A couple of years ago when components started to get scarce, I decided I would take advantage of a good deal on some once-fired 7.62 NATO brass to be necked down for .243 Winchester. Necking down was easy enough, but the necks were a bit on this thick side so I turned them. What a chore. I thought I'd never finish. But I did.

So now I plan to anneal them. I am thinking I could fire them one time and then anneal them or I could just anneal them now and call it good. I've thought about it some and I'm leaning toward annealing them now before fireforming, but I'd like to know what you guys think. Surely there may be some things I have not considered.

Thanks for your thoughts.
 
I would anneal first. The brass has been fired and the neck down sized. Might as well start out working on loads during the fire forming. On your second firing only thing that will be different is the case not the case and neck.Rick.
 
Depending on how much you had to take off the necks also if you had to make one or two cuts. I would shoot the cases measure neck thickness from the neck/shoulder up to just below the top of the neck in about 5/6 spots make sure nothing changed. You may also have to inside neck ream at some point.

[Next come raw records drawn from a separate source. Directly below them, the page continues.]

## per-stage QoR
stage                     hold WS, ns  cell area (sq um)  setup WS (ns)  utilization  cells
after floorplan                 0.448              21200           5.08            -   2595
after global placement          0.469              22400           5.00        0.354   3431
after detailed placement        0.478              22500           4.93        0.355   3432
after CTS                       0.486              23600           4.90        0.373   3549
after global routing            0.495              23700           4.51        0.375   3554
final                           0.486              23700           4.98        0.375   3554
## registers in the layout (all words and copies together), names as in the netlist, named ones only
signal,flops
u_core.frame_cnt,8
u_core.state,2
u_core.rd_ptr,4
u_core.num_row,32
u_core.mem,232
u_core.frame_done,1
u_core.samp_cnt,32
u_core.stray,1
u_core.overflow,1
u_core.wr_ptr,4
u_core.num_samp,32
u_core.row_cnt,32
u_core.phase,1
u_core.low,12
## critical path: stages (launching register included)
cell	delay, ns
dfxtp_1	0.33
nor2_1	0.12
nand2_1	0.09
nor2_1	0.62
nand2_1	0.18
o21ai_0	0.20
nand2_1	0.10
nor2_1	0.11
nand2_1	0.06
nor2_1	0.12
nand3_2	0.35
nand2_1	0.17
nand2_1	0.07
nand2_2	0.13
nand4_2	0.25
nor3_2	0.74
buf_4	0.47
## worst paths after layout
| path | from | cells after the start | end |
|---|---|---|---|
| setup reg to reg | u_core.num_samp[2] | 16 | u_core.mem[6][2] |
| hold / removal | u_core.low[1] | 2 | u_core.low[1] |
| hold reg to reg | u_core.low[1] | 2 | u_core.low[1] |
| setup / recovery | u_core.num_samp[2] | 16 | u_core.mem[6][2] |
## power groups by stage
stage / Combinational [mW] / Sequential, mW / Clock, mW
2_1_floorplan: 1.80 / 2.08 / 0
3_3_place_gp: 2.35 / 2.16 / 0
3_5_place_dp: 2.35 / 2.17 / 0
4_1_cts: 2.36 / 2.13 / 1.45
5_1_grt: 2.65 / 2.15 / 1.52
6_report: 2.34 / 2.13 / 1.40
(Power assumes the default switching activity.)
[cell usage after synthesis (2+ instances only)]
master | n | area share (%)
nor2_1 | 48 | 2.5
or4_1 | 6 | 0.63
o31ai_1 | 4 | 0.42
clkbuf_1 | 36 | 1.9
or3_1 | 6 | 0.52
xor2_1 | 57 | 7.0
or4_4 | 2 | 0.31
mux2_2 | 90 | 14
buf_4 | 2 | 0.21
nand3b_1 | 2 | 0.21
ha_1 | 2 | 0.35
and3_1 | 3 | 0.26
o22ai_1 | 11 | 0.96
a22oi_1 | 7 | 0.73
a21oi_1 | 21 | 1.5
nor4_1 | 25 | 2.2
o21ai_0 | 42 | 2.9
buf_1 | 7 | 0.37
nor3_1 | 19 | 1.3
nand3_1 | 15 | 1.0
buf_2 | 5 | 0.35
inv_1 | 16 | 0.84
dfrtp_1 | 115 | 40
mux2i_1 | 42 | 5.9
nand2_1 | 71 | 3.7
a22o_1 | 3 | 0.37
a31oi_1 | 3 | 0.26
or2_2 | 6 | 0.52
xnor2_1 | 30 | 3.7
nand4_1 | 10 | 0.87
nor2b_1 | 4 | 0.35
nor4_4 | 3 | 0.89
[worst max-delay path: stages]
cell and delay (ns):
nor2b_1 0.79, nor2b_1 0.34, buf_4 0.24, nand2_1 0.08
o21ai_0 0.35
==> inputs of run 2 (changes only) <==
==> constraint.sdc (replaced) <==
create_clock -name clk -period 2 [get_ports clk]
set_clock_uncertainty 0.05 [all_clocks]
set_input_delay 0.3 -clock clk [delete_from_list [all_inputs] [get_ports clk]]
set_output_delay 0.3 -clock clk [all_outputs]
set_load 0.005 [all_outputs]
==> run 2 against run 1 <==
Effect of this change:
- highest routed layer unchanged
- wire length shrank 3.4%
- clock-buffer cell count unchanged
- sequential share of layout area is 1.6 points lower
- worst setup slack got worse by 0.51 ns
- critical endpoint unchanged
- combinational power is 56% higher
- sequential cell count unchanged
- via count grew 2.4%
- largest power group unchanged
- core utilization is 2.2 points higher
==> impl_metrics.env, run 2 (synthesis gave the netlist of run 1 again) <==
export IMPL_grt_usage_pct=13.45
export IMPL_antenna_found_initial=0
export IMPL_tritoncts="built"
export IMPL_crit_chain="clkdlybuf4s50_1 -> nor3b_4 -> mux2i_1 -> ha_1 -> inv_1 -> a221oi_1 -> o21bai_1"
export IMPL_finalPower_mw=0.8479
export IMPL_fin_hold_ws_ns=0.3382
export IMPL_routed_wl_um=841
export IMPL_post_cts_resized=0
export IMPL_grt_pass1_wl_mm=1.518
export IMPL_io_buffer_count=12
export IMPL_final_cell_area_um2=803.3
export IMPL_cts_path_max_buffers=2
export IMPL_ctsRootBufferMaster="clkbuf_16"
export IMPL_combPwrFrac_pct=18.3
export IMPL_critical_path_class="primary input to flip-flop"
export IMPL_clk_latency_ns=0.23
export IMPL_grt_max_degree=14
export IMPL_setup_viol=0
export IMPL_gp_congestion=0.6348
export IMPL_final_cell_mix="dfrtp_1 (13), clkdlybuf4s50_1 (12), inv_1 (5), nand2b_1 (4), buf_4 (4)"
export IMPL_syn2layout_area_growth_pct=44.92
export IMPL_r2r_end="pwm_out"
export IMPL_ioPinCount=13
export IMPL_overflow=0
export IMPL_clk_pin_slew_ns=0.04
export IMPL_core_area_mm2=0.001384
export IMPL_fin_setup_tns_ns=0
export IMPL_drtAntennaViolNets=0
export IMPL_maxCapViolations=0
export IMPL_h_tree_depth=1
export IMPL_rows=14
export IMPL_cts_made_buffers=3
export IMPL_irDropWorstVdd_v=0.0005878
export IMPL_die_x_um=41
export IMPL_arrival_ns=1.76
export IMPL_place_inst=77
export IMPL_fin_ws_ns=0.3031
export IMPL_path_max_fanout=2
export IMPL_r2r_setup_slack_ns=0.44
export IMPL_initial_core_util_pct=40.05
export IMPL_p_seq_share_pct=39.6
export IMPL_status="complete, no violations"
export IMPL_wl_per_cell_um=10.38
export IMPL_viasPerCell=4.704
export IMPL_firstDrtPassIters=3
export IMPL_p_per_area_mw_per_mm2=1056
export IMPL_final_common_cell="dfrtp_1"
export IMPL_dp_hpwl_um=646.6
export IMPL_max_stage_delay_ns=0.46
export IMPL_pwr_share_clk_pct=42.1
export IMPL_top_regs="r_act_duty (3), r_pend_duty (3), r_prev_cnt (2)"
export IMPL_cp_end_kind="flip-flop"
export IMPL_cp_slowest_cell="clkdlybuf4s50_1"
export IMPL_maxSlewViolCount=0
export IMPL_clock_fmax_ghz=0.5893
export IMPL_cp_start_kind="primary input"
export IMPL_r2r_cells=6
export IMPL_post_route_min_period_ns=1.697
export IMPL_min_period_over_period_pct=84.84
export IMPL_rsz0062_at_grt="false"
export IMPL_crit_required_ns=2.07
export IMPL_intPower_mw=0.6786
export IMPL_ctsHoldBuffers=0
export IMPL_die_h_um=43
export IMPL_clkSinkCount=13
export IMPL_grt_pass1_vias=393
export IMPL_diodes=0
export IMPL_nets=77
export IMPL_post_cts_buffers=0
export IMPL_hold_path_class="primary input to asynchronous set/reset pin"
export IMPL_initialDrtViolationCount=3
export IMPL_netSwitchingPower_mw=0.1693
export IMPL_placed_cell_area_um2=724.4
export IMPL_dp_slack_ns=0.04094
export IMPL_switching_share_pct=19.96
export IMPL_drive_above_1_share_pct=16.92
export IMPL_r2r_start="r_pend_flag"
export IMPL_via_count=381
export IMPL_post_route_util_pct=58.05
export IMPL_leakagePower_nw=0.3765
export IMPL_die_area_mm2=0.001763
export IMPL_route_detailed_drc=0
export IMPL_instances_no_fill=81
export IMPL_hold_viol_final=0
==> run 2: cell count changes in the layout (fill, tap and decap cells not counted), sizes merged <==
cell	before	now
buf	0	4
File: config.mk
export PLATFORM = sky130hd
export DESIGN_NAME = limbus_sys_cpu_oci_dct_packer
export DESIGN_NICKNAME = d
export VERILOG_FILES = /design/src/rtl/limbus_sys_cpu_oci_dct_packer.sv
export SDC_FILE = /design/constraint.sdc
export NUM_CORES = 1
export LEC_CHECK = 0
export BUFFER_PORTS_ARGS = -buffer_cell sky130_fd_sc_hd__buf_2
export CORE_UTILIZATION = 45
export CTS_BUF_LIST = sky130_fd_sc_hd__clkbuf_16
export CTS_CLUSTER_DIAMETER = 200
export DETAILED_ROUTE_END_ITERATION = 10
export PLACE_DENSITY = 0.68
export SYNTH_ARGS = -nofsm -noshare
export SYNTH_HDL_FRONTEND = slang
export SYNTH_SLANG_ARGS = --single-unit
File: constraint.sdc
create_clock -name clk -period 5.9 [get_ports clk]
set_input_delay 0.295 -clock clk [delete_from_list [all_inputs] [get_ports clk]]
set_output_delay 0.295 -clock clk [all_outputs]
set_load 0.01 [all_outputs]
File: src/rtl/limbus_sys_cpu_oci_dct_packer.sv
// limbus_sys_cpu_oci_dct_packer
//
// Packs 2-bit direct-branch trace codes into a 30-bit buffer, LSB-first with
// the newest code in bits [1:0]. The buffer is emitted as a 34-bit packet
// {count, buffer} when it fills, on a flush request, or when tracing stops.
//
// Ports
//   clk        : clock, all state changes on the rising edge
//   reset_n    : asynchronous active-low reset
//   trc_on     : trace enable; codes are accepted only while high
//   dct_valid  : a code is present on dct_code this cycle
//   dct_code   : 2-bit direct-branch code
//   flush      : single-cycle request to emit a partial buffer
//   ovf_clr    : clears the sticky overflow flag
//   pkt_ready  : downstream accepts pkt_data this cycle
//   dct_buffer : live packed codes
//   dct_count  : number of valid codes in dct_buffer
//   pkt_valid  : pkt_data holds an unconsumed packet
//   pkt_data   : packet {count[3:0], buffer[29:0]}
//   overflow   : sticky, at least one code was dropped
//   fsm_state  : packer state (0 IDLE, 1 COLLECT, 2 PEND)
//
// Handshake: a packet transfers on any edge where pkt_valid and pkt_ready are
// both high. While pkt_valid is high and pkt_ready is low, pkt_data is held
// stable; pkt_valid never drops without a transfer.
module limbus_sys_cpu_oci_dct_packer #(
    parameter int FULL_COUNT = 15
) (
    input  logic        clk,
    input  logic        reset_n,
    input  logic        trc_on,
    input  logic        dct_valid,
    input  logic [1:0]  dct_code,
    input  logic        flush,
    input  logic        ovf_clr,
    input  logic        pkt_ready,
    output logic [29:0] dct_buffer,
    output logic [3:0]  dct_count,
    output logic        pkt_valid,
    output logic [33:0] pkt_data,
    output logic        overflow,
    output logic [1:0]  fsm_state
);

    typedef enum logic [1:0] {
        IDLE    = 2'd0,
        COLLECT = 2'd1,
        PEND    = 2'd2
    } state_t;

    localparam logic [3:0] FULL = 4'(FULL_COUNT);

    state_t      state, state_n;
    logic [29:0] buffer_n;
    logic [3:0]  count_n;
    logic        pkt_valid_n;
    logic [33:0] pkt_data_n;
    logic        overflow_n;
    logic        flush_pend, flush_pend_n;
    logic        trc_prev;

    logic has_data, full, trc_fall, accept, emit_req, slot_free, drop;

    assign has_data  = (dct_count != 4'd0);
    assign full      = (dct_count == FULL);
    assign trc_fall  = trc_prev & ~trc_on;
    assign accept    = trc_on & dct_valid;
    assign emit_req  = full | (has_data & (flush_pend | flush | trc_fall));
    assign slot_free = ~pkt_valid | pkt_ready;
    assign fsm_state = state;

    always_comb begin
        buffer_n     = dct_buffer;
        count_n      = dct_count;
        pkt_valid_n  = pkt_valid;
        pkt_data_n   = pkt_data;
        flush_pend_n = flush_pend;
        overflow_n   = overflow;
        drop         = 1'b0;
        state_n      = state;

        if (pkt_valid && pkt_ready) begin
            pkt_valid_n = 1'b0;
        end

        if (emit_req && slot_free) begin
            pkt_data_n   = {dct_count, dct_buffer};
            pkt_valid_n  = 1'b1;
            flush_pend_n = 1'b0;
            // A code on the emitting edge seeds the fresh buffer.
            if (accept) begin
                buffer_n = {28'b0, dct_code};
                count_n  = 4'd1;
            end else begin
                buffer_n = 30'b0;
                count_n  = 4'd0;
            end
        end else begin
            // Remember a flush/stop that could not be honoured yet; the
            // buffer keeps collecting until it is full.
            if (emit_req && (flush || trc_fall)) begin
                flush_pend_n = 1'b1;
            end
            if (accept) begin
                if (!full) begin
                    buffer_n = {dct_buffer[27:0], dct_code};
                    count_n  = dct_count + 4'd1;
                end else begin
                    drop = 1'b1;
                end
            end
        end

        // Set wins over clear.
        if (drop) begin
            overflow_n = 1'b1;
        end else if (ovf_clr) begin
            overflow_n = 1'b0;
        end

        // PEND: an emission is owed but the output slot is still occupied.
        if (count_n == 4'd0) begin
            state_n = IDLE;
        end else if ((count_n == FULL || flush_pend_n) && pkt_valid_n) begin
            state_n = PEND;
        end else begin
            state_n = COLLECT;
        end
    end

    always_ff @(posedge clk or negedge reset_n) begin
        if (!reset_n) begin
            state      <= IDLE;
            dct_buffer <= 30'b0;
            dct_count  <= 4'd0;
            pkt_valid  <= 1'b0;
            pkt_data   <= 34'b0;
            overflow   <= 1'b0;
            flush_pend <= 1'b0;
            trc_prev   <= 1'b0;
        end else begin
            state      <= state_n;
            dct_buffer <= buffer_n;
            dct_count  <= count_n;
            pkt_valid  <= pkt_valid_n;
            pkt_data   <= pkt_data_n;
            overflow   <= overflow_n;
            flush_pend <= flush_pend_n;
            trc_prev   <= trc_on;
        end
    end

endmodule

I did about 100cases 20 yrs ago and that cure me. If I remember right those case had less capacity so had problems with upper loads finally threw them away.

When the orginal Sako 220 Russian brass became scarce for the 6ppc we made case from 7.62x39. I still have acouple hundred.
 
rick smith":2gmy61py said:
I would anneal first. The brass has been fired and the neck down sized. Might as well start out working on loads during the fire forming. On your second firing only thing that will be different is the case not the case and neck.Rick.

+1

After all, they have been work hardened, having been once fired and then
necked down to a much smaller caliber.

I've had no trouble with .30-06 brass being necked down to .25, but
the necks have split on only one firing, so I now anneal them prior to
loading them up.

Were you able to neck down in just one operation with a .243 die? Did
you use a neck or full length die? (My interest comes from just getting
a .243 last year.)
 
If you have a standard 243 seating die, run the cases into it first. Then FL or neck size in a 243 die.Rick.
 
I had no trouble just running them into a FL .243 die---all done in one operation. I used Hornady "Unique" case lube and there was never a moment of difficulty.

Rick, is the suggestion to use a seating die first just to make the operation a bit more of a two-step transformation?

I'll go ahead and anneal before the first loading. Now that I think about it, I can see how I might get neck splits just seating bullets, if not from firing the cases in a work-hardened condition.
 
Not just trying to make an additional step, sometimes, to prevent case folds during sizing, it is better to use an additional step. If you get the sizing in one step just do that. If you were having problems just nice to know this simple step.Rick.
 
Ridge_Runner":11xs4696 said:
shoot them first, they should be annealed before being resized.
RR



Okay...there must be some reason you suggest this. Care to share?